What you should do: Once you find a line containing the word "flops" in the entries below, copy it.

Given data:
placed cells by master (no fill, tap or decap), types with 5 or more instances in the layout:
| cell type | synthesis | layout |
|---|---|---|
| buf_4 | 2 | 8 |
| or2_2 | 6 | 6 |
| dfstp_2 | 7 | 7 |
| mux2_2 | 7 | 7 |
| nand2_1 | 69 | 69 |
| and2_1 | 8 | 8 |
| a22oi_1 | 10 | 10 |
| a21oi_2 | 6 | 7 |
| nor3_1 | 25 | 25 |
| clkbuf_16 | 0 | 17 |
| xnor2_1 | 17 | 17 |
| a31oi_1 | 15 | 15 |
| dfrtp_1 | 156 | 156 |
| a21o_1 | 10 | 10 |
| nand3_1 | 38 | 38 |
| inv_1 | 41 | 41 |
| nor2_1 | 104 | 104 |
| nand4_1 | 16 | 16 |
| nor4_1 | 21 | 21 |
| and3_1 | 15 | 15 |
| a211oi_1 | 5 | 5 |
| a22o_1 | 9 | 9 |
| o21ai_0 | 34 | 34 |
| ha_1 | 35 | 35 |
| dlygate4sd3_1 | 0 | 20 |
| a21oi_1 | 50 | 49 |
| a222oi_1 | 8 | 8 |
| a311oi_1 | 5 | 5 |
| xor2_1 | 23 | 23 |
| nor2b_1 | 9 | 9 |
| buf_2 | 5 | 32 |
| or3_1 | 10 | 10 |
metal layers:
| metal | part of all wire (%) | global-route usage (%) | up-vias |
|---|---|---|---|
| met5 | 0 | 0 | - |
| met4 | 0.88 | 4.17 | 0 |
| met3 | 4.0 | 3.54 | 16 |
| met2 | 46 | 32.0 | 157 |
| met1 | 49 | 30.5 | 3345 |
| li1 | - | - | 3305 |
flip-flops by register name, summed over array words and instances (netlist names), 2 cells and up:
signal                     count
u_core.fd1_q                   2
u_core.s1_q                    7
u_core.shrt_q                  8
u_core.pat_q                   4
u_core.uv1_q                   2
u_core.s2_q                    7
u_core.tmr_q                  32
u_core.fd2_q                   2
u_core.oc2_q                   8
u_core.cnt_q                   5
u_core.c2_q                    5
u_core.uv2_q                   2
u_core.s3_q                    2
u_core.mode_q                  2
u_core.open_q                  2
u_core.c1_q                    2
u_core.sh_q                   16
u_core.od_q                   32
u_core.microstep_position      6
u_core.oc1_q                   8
===== config.mk =====
export PLATFORM = sky130hd
export DESIGN_NAME = ufc_core
export DESIGN_NICKNAME = d
export VERILOG_FILES = /design/src/hw/ufc_pkg.sv /design/src/hw/ufc_core.sv
export VERILOG_INCLUDE_DIRS = /design/src /design/src/hw
export SDC_FILE = /design/constraint.sdc
export NUM_CORES = 1
export LEC_CHECK = 0
export BUFFER_PORTS_ARGS = -buffer_cell sky130_fd_sc_hd__buf_2
export CAP_MARGIN = 40
export CORE_MARGIN = 4
export CORE_UTILIZATION = 45
export DETAILED_ROUTE_END_ITERATION = 12
export GPL_TIMING_DRIVEN = 0
export PLACE_DENSITY = 0.62
export SETUP_SLACK_MARGIN = 0.2
export SYNTH_ARGS = -nofsm -noshare
export SYNTH_HDL_FRONTEND = slang
export SYNTH_SLANG_ARGS = --single-unit
export TNS_END_PERCENT = 50

===== constraint.sdc =====
create_clock -name mclk -period 7.9 [get_ports mclk]
set_input_delay 0 -clock mclk [delete_from_list [all_inputs] [get_ports mclk]]
set_output_delay 0 -clock mclk [all_outputs]
set_load 0.03 [all_outputs]

===== src/hw/ufc_regs.svh =====
`ifndef UFC_REGS_SVH
`define UFC_REGS_SVH
// ****************************************************************
// Register byte addresses on the Wishbone bus.
// ****************************************************************
`define UFC_ADDR_DATA 4'h0
`define UFC_ADDR_INT_EN 4'h1
`define UFC_ADDR_FIFO_CTL 4'h2
`define UFC_ADDR_INT_STAT 4'h2
`define UFC_ADDR_LINE_STAT 4'h5
`define UFC_ADDR_RXLVL 4'h8
`define UFC_ADDR_TXLVL 4'h9
`define UFC_ADDR_FLWH 4'hA
`define UFC_ADDR_FLWL 4'hB
`define UFC_ADDR_STAT 4'hC
`define UFC_ADDR_MASK 4'hD
// ****************************************************************
// FIFO control field positions.
// ****************************************************************
`define UFC_FC_EN 0
`define UFC_FC_RXCLR 1
`define UFC_FC_TXCLR 2
`define UFC_FC_TXT_LO 4
`define UFC_FC_RXT_LO 6
// ****************************************************************
// Reset values and sizes.
// ****************************************************************
`define UFC_RST_FC 8'h00
`define UFC_RST_BYTE 8'h00
`define UFC_FIFO_DEPTH 32
`define UFC_PTR_W 5
`define UFC_CNT_W 6
`endif


===== src/hw/ufc_pkg.sv =====
package ufc_pkg;
  typedef logic [1:0] ufc_trig_t;
  typedef logic [5:0] ufc_cnt_t;
  typedef enum logic [1:0] {
    UFC_IDLE = 2'b00,
    UFC_ACK = 2'b01
  } ufc_bus_t;
endpackage


===== src/hw/ufc_core.sv =====
// The address map and the Wishbone interface to the registers are this design's own decisions.
`timescale 1ns/1ps
`include "ufc_regs.svh"
// Operation
// - Zero enables give polled mode; irq still follows stat and mask.
// - Status bit 0 set while receive FIFO nonempty.
// - Status bits 4:1 report error kinds.
// - Status bit 5 means transmit FIFO empty.
// - Bit 6 needs FIFO and shifter empty.
// - Bit 7 flags errors held in FIFO.
// - Control bit 0 enables both FIFOs.
// - Control bit 1 clears receive FIFO, self-clears.
// - Control bit 2 clears transmit FIFO, self-clears.
// - Bits 7:6 pick receive trigger level.
// - Receive ready when count reaches trigger.
// - Bits 5:4 pick transmit trigger level.
// - Transmit empty when count below trigger.
// - Nonzero level registers override trigger fields.
// - Data ready set on push, cleared empty.
// - Transmit interrupt cleared by interrupt status read or data write.
module ufc_core
  import ufc_pkg::*;
(
  input wire logic mclk,
  input wire logic rstn,
  input wire logic wb_cyc_i,
  input wire logic wb_stb_i,
  input wire logic wb_we_i,
  input wire logic [3:0] wb_adr_i,
  input wire logic [7:0] wb_dat_i,
  input wire logic wb_sel_i,
  output logic [7:0] wb_dat_o,
  output logic wb_ack_o,
  input wire logic rx_push,
  input wire logic [7:0] rx_data,
  input wire logic [2:0] rx_err,
  input wire logic rx_break,
  input wire logic tx_pop,
  output logic [7:0] tx_data,
  output logic tx_avail,
  input wire logic shift_empty,
  output logic rx_ready_irq,
  output logic tx_empty_irq,
  output logic irq
);
  // ****************************************************************
  // Helpers.
  // ****************************************************************
  // Receive trigger decode; the top entry is 28, not 32, so no arithmetic.
  function automatic ufc_cnt_t rx_trig(input ufc_trig_t s);
    unique case (s)
      2'b00: rx_trig = 6'd8;
      2'b01: rx_trig = 6'd16;
      2'b10: rx_trig = 6'd24;
      2'b11: rx_trig = 6'd28;
    endcase
  endfunction
  function automatic ufc_cnt_t tx_trig(input ufc_trig_t s);
    unique case (s)
      2'b00: tx_trig = 6'd16;
      2'b01: tx_trig = 6'd8;
      2'b10: tx_trig = 6'd24;
      2'b11: tx_trig = 6'd30;
    endcase
  endfunction
  // Level registers saturate at the FIFO depth so a large setting stays reachable.
  function automatic ufc_cnt_t lvl_cap(input logic [7:0] v);
    lvl_cap = (v > 8'd32) ? 6'd32 : v[5:0];
  endfunction

  // ****************************************************************
  // State.
  // ****************************************************************
  ufc_bus_t bus_q, bus_d;
  logic [7:0] fc_q, fc_d, ien_q, ien_d, rxl_q, rxl_d, txl_q, txl_d;
  logic [7:0] fh_q, fh_d, fl_q, fl_d, stat_q, stat_d, mask_q, mask_d, rdat_q, rdat_d;
  logic [10:0] rxm [0:`UFC_FIFO_DEPTH-1];
  logic [7:0] txm [0:`UFC_FIFO_DEPTH-1];
  logic [`UFC_PTR_W-1:0] rwp_q, rwp_d, rrp_q, rrp_d, twp_q, twp_d, trp_q, trp_d;
  ufc_cnt_t rcnt_q, rcnt_d, tcnt_q, tcnt_d;
  logic [5:0] errn_q, errn_d;
  logic [3:0] lerr_q, lerr_d;
  logic txi_q, txi_d, rxr_q, txe_q;
  logic req, wr, rd, ctl_wr, rx_clr, tx_clr, fen, ovr, rx_wr, rx_rd, tx_wr, tx_rd;
  logic rx_full, tx_full, rx_hit, tx_low, data_rd, int_stat_rd, tx_load;
  ufc_cnt_t rx_lvl, tx_lvl;
  logic [7:0] line_stat, int_stat, rd_mux;
  logic [10:0] rx_head;

  // Bus strobes; writes take effect at the acking edge.
  assign req = wb_cyc_i && wb_stb_i && (bus_q == UFC_IDLE);
  assign wr = wb_cyc_i && wb_stb_i && wb_we_i && wb_sel_i && (bus_q == UFC_ACK);
  assign rd = wb_cyc_i && wb_stb_i && !wb_we_i && (bus_q == UFC_ACK);
  assign ctl_wr = wr && (wb_adr_i == `UFC_ADDR_FIFO_CTL);
  assign rx_clr = ctl_wr && wb_dat_i[`UFC_FC_RXCLR];
  assign tx_clr = ctl_wr && wb_dat_i[`UFC_FC_TXCLR];
  assign data_rd = rd && (wb_adr_i == `UFC_ADDR_DATA);
  // Reading the interrupt status, like loading a character, retires a pending transmit interrupt.
  assign int_stat_rd = rd && (wb_adr_i == `UFC_ADDR_INT_STAT);
  assign tx_load = wr && (wb_adr_i == `UFC_ADDR_DATA);
  assign fen = fc_q[`UFC_FC_EN];
  // Without FIFOs each direction acts as a one-byte holding register.
  assign rx_full = fen ? (rcnt_q == 6'd32) : (rcnt_q != 6'd0);
  assign tx_full = fen ? (tcnt_q == 6'd32) : (tcnt_q != 6'd0);
  assign rx_wr = rx_push && !rx_full && !rx_clr;
  assign ovr = rx_push && rx_full;
  assign rx_rd = data_rd && (rcnt_q != 6'd0) && !rx_clr;
  assign tx_wr = tx_load && !tx_full && !tx_clr;
  assign tx_rd = tx_pop && (tcnt_q != 6'd0) && !tx_clr;
  assign rx_head = rxm[rrp_q];

  // Trigger selection; any nonzero level register switches the source.
  always_comb begin
    if ((rxl_q | txl_q | fh_q | fl_q) != 8'h00) begin
      rx_lvl = lvl_cap(rxl_q);
      tx_lvl = lvl_cap(txl_q);
    end else begin
      rx_lvl = rx_trig(fc_q[`UFC_FC_RXT_LO +: 2]);
      tx_lvl = tx_trig(fc_q[`UFC_FC_TXT_LO +: 2]);
    end
  end
  assign rx_hit = fen ? (rcnt_q >= rx_lvl) : (rcnt_q != 6'd0);
  assign tx_low = fen ? (tcnt_q < tx_lvl) : (tcnt_q == 6'd0);

  // Line status: overrun, parity, framing, break sit in 4:1.
  assign line_stat = {(errn_q != 6'd0), (tcnt_q == 6'd0) && shift_empty, (tcnt_q == 6'd0),
                      lerr_q, (rcnt_q != 6'd0)};
  // Interrupt status reports receive ahead of transmit; bits 7:6 mirror the enable.
  assign int_stat = {fen, fen, 2'b00, rxr_q ? 4'b0100 : (txe_q ? 4'b0010 : 4'b0001)};

  // The receive and transmit interrupt lines are gated by the enables; irq follows stat and mask only.
  // The receive level is compared every cycle, so draining below it drops the line at once.
  assign rxr_q = rx_hit && ien_q[0];
  assign txe_q = txi_q && ien_q[1];
  assign rx_ready_irq = rxr_q;
  assign tx_empty_irq = txe_q;
  assign irq = (stat_q & mask_q) != 8'h00;

  // ****************************************************************
  // Next state.
  // ****************************************************************
  always_comb begin
    bus_d = req ? UFC_ACK : UFC_IDLE;
    fc_d = fc_q;
    ien_d = ien_q;
    rxl_d = rxl_q;
    txl_d = txl_q;
    fh_d = fh_q;
    fl_d = fl_q;
    mask_d = mask_q;
    stat_d = stat_q;
    lerr_d = lerr_q;
    txi_d = txi_q;
    rd_mux = 8'h00;
    unique case (wb_adr_i)
      `UFC_ADDR_DATA: rd_mux = rx_head[7:0];
      `UFC_ADDR_INT_EN: rd_mux = ien_q;
      `UFC_ADDR_INT_STAT: rd_mux = int_stat;
      `UFC_ADDR_LINE_STAT: rd_mux = line_stat;
      `UFC_ADDR_RXLVL: rd_mux = rxl_q;
      `UFC_ADDR_TXLVL: rd_mux = txl_q;
      `UFC_ADDR_FLWH: rd_mux = fh_q;
      `UFC_ADDR_FLWL: rd_mux = fl_q;
      `UFC_ADDR_STAT: rd_mux = stat_q;
      `UFC_ADDR_MASK: rd_mux = mask_q;
      default: rd_mux = 8'h00;
    endcase
    rdat_d = req ? rd_mux : rdat_q;
    if (wr) begin
      unique case (wb_adr_i)
        // Clear bits are never stored and bit 3 is dropped.
        `UFC_ADDR_FIFO_CTL: fc_d = wb_dat_i & 8'hF1;
        `UFC_ADDR_INT_EN: ien_d = wb_dat_i;
        `UFC_ADDR_RXLVL: rxl_d = wb_dat_i;
        `UFC_ADDR_TXLVL: txl_d = wb_dat_i;
        `UFC_ADDR_FLWH: fh_d = wb_dat_i;
        `UFC_ADDR_FLWL: fl_d = wb_dat_i;
        `UFC_ADDR_MASK: mask_d = wb_dat_i;
        `UFC_ADDR_STAT: stat_d = stat_q & ~wb_dat_i;
        default: ;
      endcase
    end
    // Error bits clear on a status read; new errors win over the clear.
    if (rd && (wb_adr_i == `UFC_ADDR_LINE_STAT)) lerr_d = 4'h0;
    if (rx_wr) lerr_d = lerr_d | {rx_break, rx_err};
    if (ovr) lerr_d[0] = 1'b1;
    if (rx_rd && (rx_head[10:8] != 3'b000)) lerr_d = lerr_d | {1'b0, rx_head[10:8]};
    // Transmit-empty latch: set on drain below level, cleared by read or load.
    if (int_stat_rd || tx_load) txi_d = 1'b0;
    // A pop that crosses the level sets it again; the later assignment lets the set win.
    if (tx_rd && (tcnt_q == tx_lvl) || tx_clr || (txi_q == 1'b0 && tx_low && !tx_load
        && !int_stat_rd && tx_rd)) txi_d = 1'b1;
    // Sticky events: rx level, tx empty, line error, overrun; set beats clear.
    stat_d = stat_d | {4'h0, ovr, (rx_wr && (rx_err != 3'b000 || rx_break)),
                       tx_rd && (tcnt_q == 6'd1), rx_wr && (rcnt_q + 6'd1 == rx_lvl)};
  end

  // FIFO pointers and counts.
  always_comb begin
    rwp_d = rwp_q + (rx_wr ? 5'd1 : 5'd0);
    rrp_d = rrp_q + (rx_rd ? 5'd1 : 5'd0);
    rcnt_d = rcnt_q + (rx_wr ? 6'd1 : 6'd0) - (rx_rd ? 6'd1 : 6'd0);
    errn_d = errn_q + ((rx_wr && rx_err != 3'b000) ? 6'd1 : 6'd0)
             - ((rx_rd && rx_head[10:8] != 3'b000) ? 6'd1 : 6'd0);
    twp_d = twp_q + (tx_wr ? 5'd1 : 5'd0);
    trp_d = trp_q + (tx_rd ? 5'd1 : 5'd0);
    tcnt_d = tcnt_q + (tx_wr ? 6'd1 : 6'd0) - (tx_rd ? 6'd1 : 6'd0);
    // Clearing also happens when the FIFO enable changes, as both contents go stale.
    if (rx_clr || (ctl_wr && wb_dat_i[`UFC_FC_EN] != fen)) begin
      rwp_d = 5'd0;
      rrp_d = 5'd0;
      rcnt_d = 6'd0;
      errn_d = 6'd0;
    end
    if (tx_clr || (ctl_wr && wb_dat_i[`UFC_FC_EN] != fen)) begin
      twp_d = 5'd0;
      trp_d = 5'd0;
      tcnt_d = 6'd0;
    end
  end

  // ****************************************************************
  // Registers.
  // ****************************************************************
  always_ff @(posedge mclk or negedge rstn) begin
    if (!rstn) begin
      bus_q <= UFC_IDLE;
      fc_q <= `UFC_RST_FC;
      ien_q <= `UFC_RST_BYTE;
      rxl_q <= `UFC_RST_BYTE;
      txl_q <= `UFC_RST_BYTE;
      fh_q <= `UFC_RST_BYTE;
      fl_q <= `UFC_RST_BYTE;
      stat_q <= `UFC_RST_BYTE;
      mask_q <= `UFC_RST_BYTE;
      rdat_q <= `UFC_RST_BYTE;
      rwp_q <= 5'd0;
      rrp_q <= 5'd0;
      twp_q <= 5'd0;
      trp_q <= 5'd0;
      rcnt_q <= 6'd0;
      tcnt_q <= 6'd0;
      errn_q <= 6'd0;
      lerr_q <= 4'h0;
      txi_q <= 1'b0;
    end else begin
      bus_q <= bus_d;
      fc_q <= fc_d;
      ien_q <= ien_d;
      rxl_q <= rxl_d;
      txl_q <= txl_d;
      fh_q <= fh_d;
      fl_q <= fl_d;
      stat_q <= stat_d;
      mask_q <= mask_d;
      rdat_q <= rdat_d;
      rwp_q <= rwp_d;
      rrp_q <= rrp_d;
      twp_q <= twp_d;
      trp_q <= trp_d;
      rcnt_q <= rcnt_d;
      tcnt_q <= tcnt_d;
      errn_q <= errn_d;
      lerr_q <= lerr_d;
      txi_q <= txi_d;
    end
  end

  // Storage arrays carry no reset; the data register and tx_data read them even when the FIFO is empty.
  always_ff @(posedge mclk) begin
    if (rx_wr) rxm[rwp_q] <= {rx_err, rx_data};
    if (tx_wr) txm[twp_q] <= wb_dat_i;
  end

  assign wb_ack_o = (bus_q == UFC_ACK);
  assign wb_dat_o = rdat_q;
  assign tx_data = txm[trp_q];
  assign tx_avail = (tcnt_q != 6'd0);

  // ****************************************************************
  // Checks.
  // ****************************************************************
  // With every enable clear neither rx_ready_irq nor tx_empty_irq may rise, whatever the FIFOs hold.
  a_polled_quiet: assert property (@(posedge mclk) disable iff (!rstn)
    (ien_q[3:0] == 4'h0) |-> !rx_ready_irq && !tx_empty_irq)
    else $error("interrupt raised in polled mode");
  // Data ready tracks the receive count exactly.
  a_ready_bit: assert property (@(posedge mclk) disable iff (!rstn)
    line_stat[0] == (rcnt_q != 6'd0))
    else $error("data ready disagrees with count");
  // A character entering the FIFO shows as data ready on the next cycle.
  a_push_ready: assert property (@(posedge mclk) disable iff (!rstn)
    rx_wr |=> line_stat[0])
    else $error("push did not set data ready");
  // Bit 6 may only be high while both the FIFO and the shifter are idle.
  a_tx_empty: assert property (@(posedge mclk) disable iff (!rstn)
    line_stat[6] |-> line_stat[5] && shift_empty)
    else $error("transmitter empty without both empty");
  // A receive clear empties the FIFO and leaves no clear bit behind.
  a_rx_clear: assert property (@(posedge mclk) disable iff (!rstn)
    rx_clr |=> (rcnt_q == 6'd0) && !fc_q[`UFC_FC_RXCLR])
    else $error("receive clear failed");
  // A transmit clear empties the FIFO and leaves no clear bit behind.
  a_tx_clear: assert property (@(posedge mclk) disable iff (!rstn)
    tx_clr |=> (tcnt_q == 6'd0) && !fc_q[`UFC_FC_TXCLR])
    else $error("transmit clear failed");
  // The reserved control bit is never kept.
  a_rsvd_bit: assert property (@(posedge mclk) disable iff (!rstn)
    !fc_q[3])
    else $error("reserved bit stored");
  // The highest receive field setting fires at exactly its level.
  a_rx_trig: assert property (@(posedge mclk) disable iff (!rstn)
    fen && ien_q[0] && (rxl_q | txl_q | fh_q | fl_q) == 8'h00 && fc_q[7:6] == 2'b11
    && rcnt_q == 6'd28 |-> rx_ready_irq)
    else $error("receive trigger 28 missed");
  // The transmit field decode is not monotonic, so one setting is pinned.
  a_tx_trig: assert property (@(posedge mclk) disable iff (!rstn)
    (rxl_q | txl_q | fh_q | fl_q) == 8'h00 && fc_q[5:4] == 2'b01 |-> tx_lvl == 6'd8)
    else $error("transmit trigger decode wrong");
  // An interrupt status read retires the transmit interrupt.
  a_tx_irqclr: assert property (@(posedge mclk) disable iff (!rstn)
    int_stat_rd && !tx_rd |=> !txi_q)
    else $error("status read kept transmit interrupt");
  // Transmit empty bit follows the transmit count.
  a_tx_empty_bit: assert property (@(posedge mclk) disable iff (!rstn)
    line_stat[5] == (tcnt_q == 6'd0))
    else $error("transmit empty bit disagrees with count");
  // A stored error character raises the held-error flag.
  a_err_push: assert property (@(posedge mclk) disable iff (!rstn)
    rx_wr && (rx_err != 3'b000) && !ctl_wr |=> line_stat[7])
    else $error("held error flag missed");
  // A received break is reported in bit 4.
  a_brk_report: assert property (@(posedge mclk) disable iff (!rstn)
    rx_wr && rx_break |=> line_stat[4])
    else $error("break not reported");
  // The enable bit takes the written value.
  a_fifo_en: assert property (@(posedge mclk) disable iff (!rstn)
    ctl_wr |=> fen == $past(wb_dat_i[`UFC_FC_EN]))
    else $error("fifo enable not stored");
  // At or above the receive level the enabled line is up.
  a_rx_level: assert property (@(posedge mclk) disable iff (!rstn)
    fen && ien_q[0] && (rcnt_q >= rx_lvl) |-> rx_ready_irq)
    else $error("receive level reached without interrupt");
  // One short of the lowest field level stays quiet.
  a_rx_trig8: assert property (@(posedge mclk) disable iff (!rstn)
    fen && ien_q[0] && (rxl_q | txl_q | fh_q | fl_q) == 8'h00 && fc_q[7:6] == 2'b00
    && rcnt_q == 6'd7 |-> !rx_ready_irq)
    else $error("receive trigger 8 fired early");
  // A pop from exactly the level, leaving the count one below it, latches the transmit interrupt.
  a_tx_below: assert property (@(posedge mclk) disable iff (!rstn)
    tx_rd && (tcnt_q == tx_lvl) |=> txi_q)
    else $error("transmit level crossing missed");
  // A nonzero level register replaces the field decode.
  a_lvl_override: assert property (@(posedge mclk) disable iff (!rstn)
    rxl_q == 8'h03 |-> rx_lvl == 6'd3)
    else $error("level register ignored");
  // Loading a character retires the transmit interrupt.
  a_load_clr: assert property (@(posedge mclk) disable iff (!rstn)
    tx_load && !tx_rd |=> !txi_q)
    else $error("load kept transmit interrupt");
  // Acknowledge is a single-cycle pulse.
  a_ack_pulse: assert property (@(posedge mclk) disable iff (!rstn)
    wb_ack_o |=> !wb_ack_o)
    else $error("ack held too long");
  // A character written to a full transmit FIFO is dropped.
  a_full_drop: assert property (@(posedge mclk) disable iff (!rstn)
    tx_load && tx_full && !tx_rd |=> tcnt_q == $past(tcnt_q))
    else $error("write to full transmit fifo counted");
  // Main scenarios: full receive FIFO, both interrupts, full drain, held error.
  c_fill_rx: cover property (@(posedge mclk) disable iff (!rstn) rx_full && fen);
  c_rx_irq: cover property (@(posedge mclk) disable iff (!rstn) $rose(rx_ready_irq));
  c_tx_irq: cover property (@(posedge mclk) disable iff (!rstn) $rose(tx_empty_irq));
  c_tx_drain: cover property (@(posedge mclk) disable iff (!rstn) $rose(line_stat[6]));
  c_err: cover property (@(posedge mclk) disable iff (!rstn) $rose(line_stat[7]));
endmodule


==> results of run 1 <==
## power breakdown
part           internal [uW]  switching [uW]  total (uW)
registers               4220            86.9        4310
logic                    893            1060        1950
clock network           2100            1430        3530
## repair_timing
item,4_1_cts,5_1_grt
hold buffers,26,0
gates resized for setup,0,0
endpoints found under the hold margin,521,0
## per-stage QoR
| stage | setup WS, ns | util, % | instance area, sq um | power (uW) |
|---|---|---|---|---|
| final | 3.25 | 52.4 | 34600 | 9790 |
| after global routing | 3.04 | 52.4 | 34600 | 10200 |
| after CTS | 3.23 | 52.4 | 34600 | 9890 |
| after detailed placement | 3.26 | 48.3 | 31800 | 6350 |
| after global placement | 2.88 | 47.5 | 31400 | 6300 |
| after floorplan | 4.34 | - | 30000 | 5770 |
## cells in the final DEF, fill, tap and decap left out, drive strengths merged, types with 5 or more instances in the layout
| cell | instances |
|---|---|
| edfxtp | 608 |
| mux4 | 180 |
| buf | 148 |
| clkbuf | 124 |
| nor2 | 116 |
| dfrtp | 113 |
| mux2 | 64 |
| ha | 51 |
| nand2 | 49 |
| inv | 37 |
| mux2i | 34 |
| nor2b | 29 |
| a21oi | 29 |
| dlygate4sd3 | 26 |
| clkinv | 23 |
| nand3 | 20 |
| xnor2 | 20 |
| nor3 | 20 |
| a22oi | 14 |
| o21ai | 14 |
| nand3b | 13 |
| xor2 | 12 |
| nor4 | 9 |
| nand4 | 8 |
| bufinv | 8 |
| nand2b | 7 |
| o211ai | 7 |
| a21boi | 6 |
| a31oi | 6 |
| o21a | 5 |
| a22o | 5 |
| o2111ai | 5 |
## final timing paths
path	from	endpoint	slack, ns	cells after the start
worst max-delay path	rrp_q[1]$_DFF_PN0_	errn_q[4]$_DFF_PN0_	3.25	16
worst min-delay path	rx_err[0]	rxm[5][8]$_DFFE_PP_	0.02	1
worst max register to register	rrp_q[1]$_DFF_PN0_	errn_q[4]$_DFF_PN0_	3.25	16
worst min register to register	ien_q[2]$_DFFE_PN0P_	ien_q[2]$_DFFE_PN0P_	0.51	1
max in group asynchronous	rstn	rrp_q[1]$_DFF_PN0_	6.36	5
min in group asynchronous	rstn	rcnt_q[4]$_DFF_PN0_	0.49	4
## kinds of logic after synthesis
group	share of synthesized area, %
buf+inv	1.65
compound gates	2.96
xor+xnor	0.934
fa+ha+maj	2.33
simple gates	4.84
mux	17.0
flops	70.3
## worst max-delay path: cells and delay by family (launching register included)
family                   cells  cell delay, ns
multiplexers                 3            1.17
buffers and inverters        4            1.17
flip-flops                   1            0.43
AO/OA/AOI/OAI                2            0.37
AND/OR/NAND/NOR              3            0.22
adder cells (fa/ha/maj)      3            0.97
XOR/XNOR                     1            0.17
## final cells by class
type                       count  area, sq um
multi-input combinational    784         8440
fill                        5235        31400
sequential                   721        21100
buffer                        77          375
timing repair buffer         125         1030
inverter                      32          120
clock inverter                37          412
clock buffer                  96         2050
tap                          864         1080
## synth_stat cells (all sizes together), types with 20 or more instances
cell,instances,area [sq um]
nor2,116,435
xnor2,20,175
dfrtp,113,2830
edfxtp,608,18300
mux2,64,721
mux2i,34,340
nand2,49,184
nand3,20,100
ha,51,638
buf,49,269
clkbuf,28,106
nor3,20,131
mux4,180,4050
inv,32,120
nor2b,29,181
a21oi,29,145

Your solution:
flip-flops by register name, summed over array words and instances (netlist names), 2 cells and up:
flops	70.3
flip-flops                   1            0.43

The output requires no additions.